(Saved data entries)
○ ○ ○

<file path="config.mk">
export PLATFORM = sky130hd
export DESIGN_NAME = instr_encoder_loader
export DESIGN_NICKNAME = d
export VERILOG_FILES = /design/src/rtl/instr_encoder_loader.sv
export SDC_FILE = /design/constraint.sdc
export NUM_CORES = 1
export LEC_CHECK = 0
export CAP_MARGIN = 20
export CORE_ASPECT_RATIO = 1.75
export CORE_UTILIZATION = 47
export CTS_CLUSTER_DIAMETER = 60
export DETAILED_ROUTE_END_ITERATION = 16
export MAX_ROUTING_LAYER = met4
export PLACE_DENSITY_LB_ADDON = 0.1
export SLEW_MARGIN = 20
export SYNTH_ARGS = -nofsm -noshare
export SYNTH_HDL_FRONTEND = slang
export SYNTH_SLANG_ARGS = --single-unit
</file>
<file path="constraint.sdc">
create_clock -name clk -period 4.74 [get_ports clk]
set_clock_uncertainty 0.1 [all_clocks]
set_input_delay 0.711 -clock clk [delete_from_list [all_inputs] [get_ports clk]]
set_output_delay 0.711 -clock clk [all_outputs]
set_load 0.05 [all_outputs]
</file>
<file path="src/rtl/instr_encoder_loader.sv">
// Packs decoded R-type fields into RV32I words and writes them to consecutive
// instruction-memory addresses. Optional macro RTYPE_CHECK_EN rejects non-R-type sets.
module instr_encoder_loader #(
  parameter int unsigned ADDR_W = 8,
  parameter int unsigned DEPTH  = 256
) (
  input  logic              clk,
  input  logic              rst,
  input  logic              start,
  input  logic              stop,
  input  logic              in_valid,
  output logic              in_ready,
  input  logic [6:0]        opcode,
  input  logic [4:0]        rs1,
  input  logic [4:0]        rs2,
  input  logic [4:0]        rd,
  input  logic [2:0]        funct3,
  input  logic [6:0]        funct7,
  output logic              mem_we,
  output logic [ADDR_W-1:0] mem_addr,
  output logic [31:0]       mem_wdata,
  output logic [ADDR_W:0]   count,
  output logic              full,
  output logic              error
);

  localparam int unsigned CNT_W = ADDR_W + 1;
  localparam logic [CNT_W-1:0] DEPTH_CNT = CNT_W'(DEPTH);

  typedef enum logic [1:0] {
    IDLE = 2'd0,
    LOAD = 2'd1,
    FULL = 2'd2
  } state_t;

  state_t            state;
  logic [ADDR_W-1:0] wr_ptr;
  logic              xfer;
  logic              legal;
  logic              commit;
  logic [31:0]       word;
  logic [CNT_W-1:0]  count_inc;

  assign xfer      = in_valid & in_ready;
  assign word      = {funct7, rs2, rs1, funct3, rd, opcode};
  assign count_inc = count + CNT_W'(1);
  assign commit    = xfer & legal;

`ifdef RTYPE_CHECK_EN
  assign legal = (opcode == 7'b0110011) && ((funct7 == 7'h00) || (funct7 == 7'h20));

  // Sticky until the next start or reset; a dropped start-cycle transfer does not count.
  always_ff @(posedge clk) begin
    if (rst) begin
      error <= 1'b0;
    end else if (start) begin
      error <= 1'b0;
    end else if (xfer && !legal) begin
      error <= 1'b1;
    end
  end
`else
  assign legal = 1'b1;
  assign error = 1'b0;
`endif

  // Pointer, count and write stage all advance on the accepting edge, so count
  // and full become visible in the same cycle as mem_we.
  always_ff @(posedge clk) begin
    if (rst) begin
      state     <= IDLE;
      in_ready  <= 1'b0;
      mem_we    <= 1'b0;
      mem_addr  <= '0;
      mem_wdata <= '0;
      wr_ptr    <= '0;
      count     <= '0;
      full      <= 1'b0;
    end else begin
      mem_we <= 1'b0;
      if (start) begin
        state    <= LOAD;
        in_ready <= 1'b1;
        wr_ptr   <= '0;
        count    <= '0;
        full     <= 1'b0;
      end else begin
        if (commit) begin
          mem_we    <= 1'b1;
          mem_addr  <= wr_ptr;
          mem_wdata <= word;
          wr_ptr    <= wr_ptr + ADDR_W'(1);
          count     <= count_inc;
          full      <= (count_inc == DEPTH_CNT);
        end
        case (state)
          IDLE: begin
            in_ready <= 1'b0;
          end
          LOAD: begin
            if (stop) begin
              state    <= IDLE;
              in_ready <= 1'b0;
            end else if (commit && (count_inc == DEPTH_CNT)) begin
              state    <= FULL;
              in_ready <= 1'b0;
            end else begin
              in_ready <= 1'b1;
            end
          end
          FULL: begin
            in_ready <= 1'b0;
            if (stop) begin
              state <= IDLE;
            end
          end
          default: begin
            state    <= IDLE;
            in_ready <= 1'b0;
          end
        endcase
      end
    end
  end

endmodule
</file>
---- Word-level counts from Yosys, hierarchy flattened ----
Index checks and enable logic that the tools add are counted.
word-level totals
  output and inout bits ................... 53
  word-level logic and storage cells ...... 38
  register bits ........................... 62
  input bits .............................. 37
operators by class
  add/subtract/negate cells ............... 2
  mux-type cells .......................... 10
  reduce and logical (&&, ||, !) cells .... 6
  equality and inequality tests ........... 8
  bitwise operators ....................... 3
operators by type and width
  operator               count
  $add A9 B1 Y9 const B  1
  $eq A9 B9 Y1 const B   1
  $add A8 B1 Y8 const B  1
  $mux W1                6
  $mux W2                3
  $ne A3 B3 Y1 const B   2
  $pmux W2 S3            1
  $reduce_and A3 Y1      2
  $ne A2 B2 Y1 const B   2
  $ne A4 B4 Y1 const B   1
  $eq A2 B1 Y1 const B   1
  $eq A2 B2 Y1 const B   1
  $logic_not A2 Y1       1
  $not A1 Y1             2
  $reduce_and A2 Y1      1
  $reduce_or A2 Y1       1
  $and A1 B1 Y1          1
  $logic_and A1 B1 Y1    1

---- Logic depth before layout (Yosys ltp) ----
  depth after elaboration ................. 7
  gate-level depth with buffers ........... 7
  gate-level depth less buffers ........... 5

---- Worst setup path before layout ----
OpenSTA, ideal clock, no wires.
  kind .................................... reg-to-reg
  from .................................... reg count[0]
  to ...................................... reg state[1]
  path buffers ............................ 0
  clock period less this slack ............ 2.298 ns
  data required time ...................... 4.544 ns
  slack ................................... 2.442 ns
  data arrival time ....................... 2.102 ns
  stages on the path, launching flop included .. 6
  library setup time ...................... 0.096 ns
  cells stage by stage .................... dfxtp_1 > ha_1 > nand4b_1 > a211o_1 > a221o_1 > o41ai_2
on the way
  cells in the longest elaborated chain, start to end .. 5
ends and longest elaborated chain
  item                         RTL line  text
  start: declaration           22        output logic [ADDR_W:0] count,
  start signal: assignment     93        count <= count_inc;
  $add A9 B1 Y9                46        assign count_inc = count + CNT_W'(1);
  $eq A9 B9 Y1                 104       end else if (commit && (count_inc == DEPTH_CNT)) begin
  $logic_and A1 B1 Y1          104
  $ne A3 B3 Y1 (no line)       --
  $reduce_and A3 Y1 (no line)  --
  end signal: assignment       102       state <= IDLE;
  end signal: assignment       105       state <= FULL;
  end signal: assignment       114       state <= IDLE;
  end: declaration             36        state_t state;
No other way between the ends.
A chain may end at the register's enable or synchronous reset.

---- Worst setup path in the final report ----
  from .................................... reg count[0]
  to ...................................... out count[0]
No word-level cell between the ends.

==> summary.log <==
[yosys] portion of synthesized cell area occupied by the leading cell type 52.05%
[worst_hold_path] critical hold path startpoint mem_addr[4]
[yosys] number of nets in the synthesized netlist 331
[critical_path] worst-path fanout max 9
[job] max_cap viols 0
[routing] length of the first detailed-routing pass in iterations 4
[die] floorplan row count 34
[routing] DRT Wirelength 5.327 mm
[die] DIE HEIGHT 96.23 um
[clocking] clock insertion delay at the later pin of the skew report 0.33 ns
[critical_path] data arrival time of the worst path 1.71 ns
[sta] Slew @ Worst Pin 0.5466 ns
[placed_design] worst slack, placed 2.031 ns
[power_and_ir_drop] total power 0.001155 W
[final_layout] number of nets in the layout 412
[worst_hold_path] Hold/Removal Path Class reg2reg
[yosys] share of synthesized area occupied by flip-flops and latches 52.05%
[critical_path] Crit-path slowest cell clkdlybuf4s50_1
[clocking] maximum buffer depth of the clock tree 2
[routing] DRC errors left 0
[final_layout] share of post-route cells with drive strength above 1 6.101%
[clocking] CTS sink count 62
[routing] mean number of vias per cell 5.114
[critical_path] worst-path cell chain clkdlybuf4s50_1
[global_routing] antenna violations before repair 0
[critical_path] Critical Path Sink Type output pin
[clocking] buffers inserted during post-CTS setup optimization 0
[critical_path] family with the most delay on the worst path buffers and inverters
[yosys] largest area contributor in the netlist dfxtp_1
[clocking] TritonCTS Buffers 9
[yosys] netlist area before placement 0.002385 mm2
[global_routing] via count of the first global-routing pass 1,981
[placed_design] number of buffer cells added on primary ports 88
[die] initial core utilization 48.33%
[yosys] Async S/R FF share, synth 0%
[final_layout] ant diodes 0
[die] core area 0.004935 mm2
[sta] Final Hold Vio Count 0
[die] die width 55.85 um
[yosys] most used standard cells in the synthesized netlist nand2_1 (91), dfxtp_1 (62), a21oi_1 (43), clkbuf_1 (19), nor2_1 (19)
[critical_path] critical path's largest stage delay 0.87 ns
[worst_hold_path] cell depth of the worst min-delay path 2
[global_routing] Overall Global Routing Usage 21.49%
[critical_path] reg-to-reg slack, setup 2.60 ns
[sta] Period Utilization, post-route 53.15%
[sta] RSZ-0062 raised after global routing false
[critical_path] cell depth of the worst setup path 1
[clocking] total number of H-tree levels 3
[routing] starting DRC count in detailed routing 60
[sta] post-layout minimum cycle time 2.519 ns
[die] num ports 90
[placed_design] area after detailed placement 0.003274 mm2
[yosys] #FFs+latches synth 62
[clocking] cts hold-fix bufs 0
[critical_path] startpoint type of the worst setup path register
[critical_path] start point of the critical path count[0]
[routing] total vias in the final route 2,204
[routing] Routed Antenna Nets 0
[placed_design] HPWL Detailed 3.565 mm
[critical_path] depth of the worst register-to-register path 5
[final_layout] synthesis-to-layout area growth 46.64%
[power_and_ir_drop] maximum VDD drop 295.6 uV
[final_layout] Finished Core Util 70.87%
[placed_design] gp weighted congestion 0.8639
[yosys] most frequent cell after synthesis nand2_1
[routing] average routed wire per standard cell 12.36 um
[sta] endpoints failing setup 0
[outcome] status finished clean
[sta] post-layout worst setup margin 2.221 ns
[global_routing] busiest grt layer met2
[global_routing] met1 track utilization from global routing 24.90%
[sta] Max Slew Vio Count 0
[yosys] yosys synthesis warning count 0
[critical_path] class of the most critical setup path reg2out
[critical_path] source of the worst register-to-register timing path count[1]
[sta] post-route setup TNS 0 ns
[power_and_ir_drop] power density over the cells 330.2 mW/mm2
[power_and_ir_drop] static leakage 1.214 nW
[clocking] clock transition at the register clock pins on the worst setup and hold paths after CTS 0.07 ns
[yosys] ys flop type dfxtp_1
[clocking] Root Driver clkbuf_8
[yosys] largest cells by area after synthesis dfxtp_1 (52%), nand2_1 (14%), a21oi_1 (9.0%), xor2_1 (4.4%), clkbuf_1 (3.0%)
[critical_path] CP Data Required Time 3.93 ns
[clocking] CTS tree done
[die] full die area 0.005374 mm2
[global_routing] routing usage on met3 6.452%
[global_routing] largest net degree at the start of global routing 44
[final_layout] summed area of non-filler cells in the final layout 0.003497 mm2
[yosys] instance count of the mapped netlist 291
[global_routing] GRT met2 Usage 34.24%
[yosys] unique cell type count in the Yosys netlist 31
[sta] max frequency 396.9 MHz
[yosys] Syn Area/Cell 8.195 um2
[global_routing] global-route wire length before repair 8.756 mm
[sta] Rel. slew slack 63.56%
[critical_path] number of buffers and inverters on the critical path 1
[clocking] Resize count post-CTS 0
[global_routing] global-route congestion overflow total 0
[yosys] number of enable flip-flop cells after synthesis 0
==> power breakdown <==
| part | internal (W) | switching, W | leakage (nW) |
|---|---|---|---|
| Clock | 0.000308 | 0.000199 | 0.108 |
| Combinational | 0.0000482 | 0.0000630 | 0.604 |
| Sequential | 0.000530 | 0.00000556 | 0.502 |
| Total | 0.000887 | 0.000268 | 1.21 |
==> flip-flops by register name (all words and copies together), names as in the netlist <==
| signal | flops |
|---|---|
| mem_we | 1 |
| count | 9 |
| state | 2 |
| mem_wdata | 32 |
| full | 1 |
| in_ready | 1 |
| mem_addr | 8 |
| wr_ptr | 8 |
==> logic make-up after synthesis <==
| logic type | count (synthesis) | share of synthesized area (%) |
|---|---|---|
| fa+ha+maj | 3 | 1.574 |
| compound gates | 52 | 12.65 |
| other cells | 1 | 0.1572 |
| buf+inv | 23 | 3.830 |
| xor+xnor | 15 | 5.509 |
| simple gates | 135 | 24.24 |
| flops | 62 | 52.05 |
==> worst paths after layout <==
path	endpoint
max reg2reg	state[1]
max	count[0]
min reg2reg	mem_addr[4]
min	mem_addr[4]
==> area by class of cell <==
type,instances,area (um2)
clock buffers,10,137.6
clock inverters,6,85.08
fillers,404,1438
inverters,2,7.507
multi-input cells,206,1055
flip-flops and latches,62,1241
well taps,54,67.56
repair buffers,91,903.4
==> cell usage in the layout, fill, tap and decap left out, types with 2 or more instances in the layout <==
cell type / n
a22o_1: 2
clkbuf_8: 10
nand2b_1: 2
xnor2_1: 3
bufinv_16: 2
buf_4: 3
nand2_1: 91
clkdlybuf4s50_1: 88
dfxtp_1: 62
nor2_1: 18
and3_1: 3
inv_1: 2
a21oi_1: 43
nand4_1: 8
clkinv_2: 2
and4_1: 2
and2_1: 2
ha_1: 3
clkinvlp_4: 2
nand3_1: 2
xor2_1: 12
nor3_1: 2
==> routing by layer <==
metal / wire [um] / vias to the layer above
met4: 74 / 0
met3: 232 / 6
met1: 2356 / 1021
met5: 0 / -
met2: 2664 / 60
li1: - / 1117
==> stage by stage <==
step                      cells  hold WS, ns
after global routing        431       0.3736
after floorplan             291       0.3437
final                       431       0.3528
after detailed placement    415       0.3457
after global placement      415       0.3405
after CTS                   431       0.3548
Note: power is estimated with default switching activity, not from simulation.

○ ○ ○

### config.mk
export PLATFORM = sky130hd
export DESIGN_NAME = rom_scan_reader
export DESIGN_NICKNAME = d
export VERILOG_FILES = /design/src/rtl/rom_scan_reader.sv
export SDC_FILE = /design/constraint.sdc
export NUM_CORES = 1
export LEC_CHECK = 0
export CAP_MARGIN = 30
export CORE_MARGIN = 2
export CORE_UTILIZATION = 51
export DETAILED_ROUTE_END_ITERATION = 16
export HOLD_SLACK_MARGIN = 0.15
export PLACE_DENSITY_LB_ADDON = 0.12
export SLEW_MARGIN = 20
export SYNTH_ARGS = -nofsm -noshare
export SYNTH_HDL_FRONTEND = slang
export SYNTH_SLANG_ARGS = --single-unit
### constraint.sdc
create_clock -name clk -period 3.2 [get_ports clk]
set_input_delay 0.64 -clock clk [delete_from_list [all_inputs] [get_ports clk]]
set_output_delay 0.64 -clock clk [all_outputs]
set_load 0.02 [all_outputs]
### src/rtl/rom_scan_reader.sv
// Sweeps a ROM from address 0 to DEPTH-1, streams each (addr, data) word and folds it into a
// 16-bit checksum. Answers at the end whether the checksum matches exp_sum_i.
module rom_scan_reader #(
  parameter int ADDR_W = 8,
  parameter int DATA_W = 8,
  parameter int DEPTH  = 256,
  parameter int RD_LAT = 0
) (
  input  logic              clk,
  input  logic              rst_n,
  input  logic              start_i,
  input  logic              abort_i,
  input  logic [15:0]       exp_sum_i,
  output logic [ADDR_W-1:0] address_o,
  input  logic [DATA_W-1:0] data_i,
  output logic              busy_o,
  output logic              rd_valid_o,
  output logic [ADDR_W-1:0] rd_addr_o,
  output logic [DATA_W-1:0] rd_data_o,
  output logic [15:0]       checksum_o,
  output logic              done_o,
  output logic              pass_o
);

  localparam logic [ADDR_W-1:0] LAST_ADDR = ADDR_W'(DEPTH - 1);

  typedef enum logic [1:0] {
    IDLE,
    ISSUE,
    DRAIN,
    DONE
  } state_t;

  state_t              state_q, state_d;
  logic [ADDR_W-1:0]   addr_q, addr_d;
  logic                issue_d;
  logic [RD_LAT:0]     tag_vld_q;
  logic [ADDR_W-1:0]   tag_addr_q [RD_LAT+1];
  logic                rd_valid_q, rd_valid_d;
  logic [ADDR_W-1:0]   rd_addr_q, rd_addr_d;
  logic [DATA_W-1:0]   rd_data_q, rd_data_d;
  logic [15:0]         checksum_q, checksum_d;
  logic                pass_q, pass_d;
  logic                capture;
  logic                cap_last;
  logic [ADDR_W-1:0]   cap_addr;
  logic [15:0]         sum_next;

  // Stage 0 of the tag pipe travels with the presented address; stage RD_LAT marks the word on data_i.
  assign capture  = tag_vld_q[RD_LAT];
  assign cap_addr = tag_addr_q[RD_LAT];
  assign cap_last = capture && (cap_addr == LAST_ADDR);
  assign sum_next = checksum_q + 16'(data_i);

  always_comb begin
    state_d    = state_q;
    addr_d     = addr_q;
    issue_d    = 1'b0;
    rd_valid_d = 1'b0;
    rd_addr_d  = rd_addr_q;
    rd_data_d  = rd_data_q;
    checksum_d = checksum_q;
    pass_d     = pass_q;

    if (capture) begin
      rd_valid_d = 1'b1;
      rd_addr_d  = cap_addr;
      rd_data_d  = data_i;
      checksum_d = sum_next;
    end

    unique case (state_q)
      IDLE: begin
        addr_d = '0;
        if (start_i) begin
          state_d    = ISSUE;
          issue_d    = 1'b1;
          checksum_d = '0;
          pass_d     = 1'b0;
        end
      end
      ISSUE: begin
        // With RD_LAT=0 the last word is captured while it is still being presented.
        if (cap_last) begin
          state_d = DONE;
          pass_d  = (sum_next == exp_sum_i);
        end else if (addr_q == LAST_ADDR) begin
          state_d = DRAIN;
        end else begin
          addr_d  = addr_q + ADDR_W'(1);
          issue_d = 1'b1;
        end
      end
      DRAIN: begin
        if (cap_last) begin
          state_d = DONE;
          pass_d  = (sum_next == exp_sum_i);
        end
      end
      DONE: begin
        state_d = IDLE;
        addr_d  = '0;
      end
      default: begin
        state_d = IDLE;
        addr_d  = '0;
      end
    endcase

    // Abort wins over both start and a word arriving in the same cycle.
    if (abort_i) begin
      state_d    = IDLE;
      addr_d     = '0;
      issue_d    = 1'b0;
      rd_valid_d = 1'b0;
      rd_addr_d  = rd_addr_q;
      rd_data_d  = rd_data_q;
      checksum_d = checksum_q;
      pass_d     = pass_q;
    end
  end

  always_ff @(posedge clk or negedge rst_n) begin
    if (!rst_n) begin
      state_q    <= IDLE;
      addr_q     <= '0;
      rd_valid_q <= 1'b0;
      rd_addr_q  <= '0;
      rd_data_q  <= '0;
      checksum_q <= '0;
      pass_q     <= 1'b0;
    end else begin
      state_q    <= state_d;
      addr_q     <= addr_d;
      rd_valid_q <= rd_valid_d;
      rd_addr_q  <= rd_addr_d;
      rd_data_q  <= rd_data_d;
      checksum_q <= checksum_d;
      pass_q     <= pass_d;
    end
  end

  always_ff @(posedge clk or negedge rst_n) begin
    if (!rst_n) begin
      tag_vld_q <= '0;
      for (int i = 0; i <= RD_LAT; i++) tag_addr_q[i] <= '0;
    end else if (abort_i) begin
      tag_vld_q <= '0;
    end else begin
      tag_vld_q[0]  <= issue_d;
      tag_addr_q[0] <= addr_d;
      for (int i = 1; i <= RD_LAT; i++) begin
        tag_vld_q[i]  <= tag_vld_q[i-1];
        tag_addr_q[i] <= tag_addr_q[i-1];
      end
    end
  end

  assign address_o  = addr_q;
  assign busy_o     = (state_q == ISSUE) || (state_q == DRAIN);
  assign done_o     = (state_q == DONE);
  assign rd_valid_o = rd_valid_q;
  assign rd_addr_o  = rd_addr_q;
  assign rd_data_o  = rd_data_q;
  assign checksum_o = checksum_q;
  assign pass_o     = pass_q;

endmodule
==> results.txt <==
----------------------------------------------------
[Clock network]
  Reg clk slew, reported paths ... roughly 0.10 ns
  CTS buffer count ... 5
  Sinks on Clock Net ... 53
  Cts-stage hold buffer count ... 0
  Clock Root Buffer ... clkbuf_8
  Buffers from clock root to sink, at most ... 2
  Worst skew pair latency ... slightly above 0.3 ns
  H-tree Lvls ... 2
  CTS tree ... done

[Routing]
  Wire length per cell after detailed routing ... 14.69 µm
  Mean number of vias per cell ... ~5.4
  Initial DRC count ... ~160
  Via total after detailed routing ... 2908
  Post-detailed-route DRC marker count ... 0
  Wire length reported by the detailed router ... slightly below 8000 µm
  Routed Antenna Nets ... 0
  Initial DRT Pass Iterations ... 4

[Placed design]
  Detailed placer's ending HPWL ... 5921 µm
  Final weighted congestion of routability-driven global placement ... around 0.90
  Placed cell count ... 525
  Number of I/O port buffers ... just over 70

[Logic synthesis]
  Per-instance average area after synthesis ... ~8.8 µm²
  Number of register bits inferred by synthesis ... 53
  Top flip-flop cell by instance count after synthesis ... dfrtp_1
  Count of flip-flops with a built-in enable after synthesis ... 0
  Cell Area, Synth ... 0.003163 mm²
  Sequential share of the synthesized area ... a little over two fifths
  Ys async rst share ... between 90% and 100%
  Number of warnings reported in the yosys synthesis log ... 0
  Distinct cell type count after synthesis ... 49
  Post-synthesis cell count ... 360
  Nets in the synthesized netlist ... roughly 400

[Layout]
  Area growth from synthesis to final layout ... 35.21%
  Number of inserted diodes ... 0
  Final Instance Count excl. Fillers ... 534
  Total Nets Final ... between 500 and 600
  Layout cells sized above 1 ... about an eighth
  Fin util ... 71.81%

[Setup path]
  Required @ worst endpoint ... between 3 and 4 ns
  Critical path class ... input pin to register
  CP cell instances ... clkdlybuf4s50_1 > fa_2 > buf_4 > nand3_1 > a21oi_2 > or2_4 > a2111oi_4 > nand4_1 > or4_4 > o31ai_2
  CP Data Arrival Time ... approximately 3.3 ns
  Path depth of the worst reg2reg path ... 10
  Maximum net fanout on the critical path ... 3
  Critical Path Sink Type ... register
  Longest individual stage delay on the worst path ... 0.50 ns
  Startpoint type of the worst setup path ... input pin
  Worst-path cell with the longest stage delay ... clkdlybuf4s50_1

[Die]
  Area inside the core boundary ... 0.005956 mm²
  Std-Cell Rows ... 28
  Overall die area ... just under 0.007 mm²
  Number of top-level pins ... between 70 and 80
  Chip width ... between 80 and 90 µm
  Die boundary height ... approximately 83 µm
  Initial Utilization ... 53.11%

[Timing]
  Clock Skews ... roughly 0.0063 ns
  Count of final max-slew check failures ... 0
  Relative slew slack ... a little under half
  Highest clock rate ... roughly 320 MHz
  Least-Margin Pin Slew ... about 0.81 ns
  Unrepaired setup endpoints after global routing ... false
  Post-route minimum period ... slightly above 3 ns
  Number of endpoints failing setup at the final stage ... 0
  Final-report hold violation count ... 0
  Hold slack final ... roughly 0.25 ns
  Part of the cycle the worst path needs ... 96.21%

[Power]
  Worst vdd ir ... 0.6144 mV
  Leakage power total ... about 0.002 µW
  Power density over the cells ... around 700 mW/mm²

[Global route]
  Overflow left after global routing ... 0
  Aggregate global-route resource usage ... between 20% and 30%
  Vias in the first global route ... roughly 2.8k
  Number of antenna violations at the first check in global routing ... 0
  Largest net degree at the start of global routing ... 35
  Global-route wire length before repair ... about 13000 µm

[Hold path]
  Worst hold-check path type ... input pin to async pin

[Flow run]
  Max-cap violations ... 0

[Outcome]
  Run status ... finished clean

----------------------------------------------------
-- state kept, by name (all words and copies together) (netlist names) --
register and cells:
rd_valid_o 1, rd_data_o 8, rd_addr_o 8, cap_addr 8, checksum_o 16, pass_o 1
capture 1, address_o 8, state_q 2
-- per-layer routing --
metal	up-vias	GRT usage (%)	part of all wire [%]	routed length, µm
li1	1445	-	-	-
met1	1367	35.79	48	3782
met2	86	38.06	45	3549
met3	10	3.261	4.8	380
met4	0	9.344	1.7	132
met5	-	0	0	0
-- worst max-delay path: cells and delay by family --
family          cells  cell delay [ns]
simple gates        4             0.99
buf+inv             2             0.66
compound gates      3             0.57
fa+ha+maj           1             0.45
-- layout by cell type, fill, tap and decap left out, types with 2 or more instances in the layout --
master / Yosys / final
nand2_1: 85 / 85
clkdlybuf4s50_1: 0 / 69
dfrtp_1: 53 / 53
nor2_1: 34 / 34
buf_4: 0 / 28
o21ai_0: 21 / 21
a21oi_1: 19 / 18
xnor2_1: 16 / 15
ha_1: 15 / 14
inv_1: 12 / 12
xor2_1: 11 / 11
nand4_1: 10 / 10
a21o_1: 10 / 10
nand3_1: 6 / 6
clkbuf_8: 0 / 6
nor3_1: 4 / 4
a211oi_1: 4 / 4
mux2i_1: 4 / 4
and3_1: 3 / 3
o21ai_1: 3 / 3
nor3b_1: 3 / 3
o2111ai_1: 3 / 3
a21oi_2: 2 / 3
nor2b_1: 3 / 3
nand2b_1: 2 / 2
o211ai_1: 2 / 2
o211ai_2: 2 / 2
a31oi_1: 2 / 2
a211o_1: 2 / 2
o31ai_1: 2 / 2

○ ○ ○

Assigned task
Find the lines above that contain the word "Sequential" and collect them.

Exercise response
| Sequential | 0.000530 | 0.00000556 | 0.502 |
  Sequential share of the synthesized area ... a little over two fifths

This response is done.